:: Data for this exercise ::

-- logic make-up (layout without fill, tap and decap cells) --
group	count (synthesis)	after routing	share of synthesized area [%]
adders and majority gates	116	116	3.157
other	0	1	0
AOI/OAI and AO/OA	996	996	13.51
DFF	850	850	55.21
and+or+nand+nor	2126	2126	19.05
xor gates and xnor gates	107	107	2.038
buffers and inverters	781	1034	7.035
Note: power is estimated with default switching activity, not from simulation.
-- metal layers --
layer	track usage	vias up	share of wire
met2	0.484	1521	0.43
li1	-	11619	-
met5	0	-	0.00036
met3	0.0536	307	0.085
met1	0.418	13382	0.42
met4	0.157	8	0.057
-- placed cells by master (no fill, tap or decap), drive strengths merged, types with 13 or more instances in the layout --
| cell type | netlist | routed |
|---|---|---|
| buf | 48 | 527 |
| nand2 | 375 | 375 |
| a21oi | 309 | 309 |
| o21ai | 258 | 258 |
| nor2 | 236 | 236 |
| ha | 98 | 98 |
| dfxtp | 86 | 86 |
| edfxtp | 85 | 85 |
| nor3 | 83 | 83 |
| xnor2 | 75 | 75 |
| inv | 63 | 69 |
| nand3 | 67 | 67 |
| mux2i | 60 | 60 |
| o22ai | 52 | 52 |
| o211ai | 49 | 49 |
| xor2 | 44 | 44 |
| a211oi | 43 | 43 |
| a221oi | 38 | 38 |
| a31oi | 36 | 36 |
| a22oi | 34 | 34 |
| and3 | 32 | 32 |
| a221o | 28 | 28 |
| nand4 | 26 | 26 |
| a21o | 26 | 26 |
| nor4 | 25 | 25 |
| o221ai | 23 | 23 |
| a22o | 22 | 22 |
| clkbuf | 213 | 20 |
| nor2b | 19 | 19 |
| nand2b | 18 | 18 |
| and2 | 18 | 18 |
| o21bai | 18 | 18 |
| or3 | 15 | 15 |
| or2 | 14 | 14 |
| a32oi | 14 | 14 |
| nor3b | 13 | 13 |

:::

■ **What is being asked**
Only the lines above starting at the one containing "dfxtp | 86 | 86 |" and ending at the one containing "a32oi | 14 | 14 |", both included, are to be returned, exactly as they read.

■ **Exercise result**
| dfxtp | 86 | 86 |
| edfxtp | 85 | 85 |
| nor3 | 83 | 83 |
| xnor2 | 75 | 75 |
| inv | 63 | 69 |
| nand3 | 67 | 67 |
| mux2i | 60 | 60 |
| o22ai | 52 | 52 |
| o211ai | 49 | 49 |
| xor2 | 44 | 44 |
| a211oi | 43 | 43 |
| a221oi | 38 | 38 |
| a31oi | 36 | 36 |
| a22oi | 34 | 34 |
| and3 | 32 | 32 |
| a221o | 28 | 28 |
| nand4 | 26 | 26 |
| a21o | 26 | 26 |
| nor4 | 25 | 25 |
| o221ai | 23 | 23 |
| a22o | 22 | 22 |
| clkbuf | 213 | 20 |
| nor2b | 19 | 19 |
| nand2b | 18 | 18 |
| and2 | 18 | 18 |
| o21bai | 18 | 18 |
| or3 | 15 | 15 |
| or2 | 14 | 14 |
| a32oi | 14 | 14 |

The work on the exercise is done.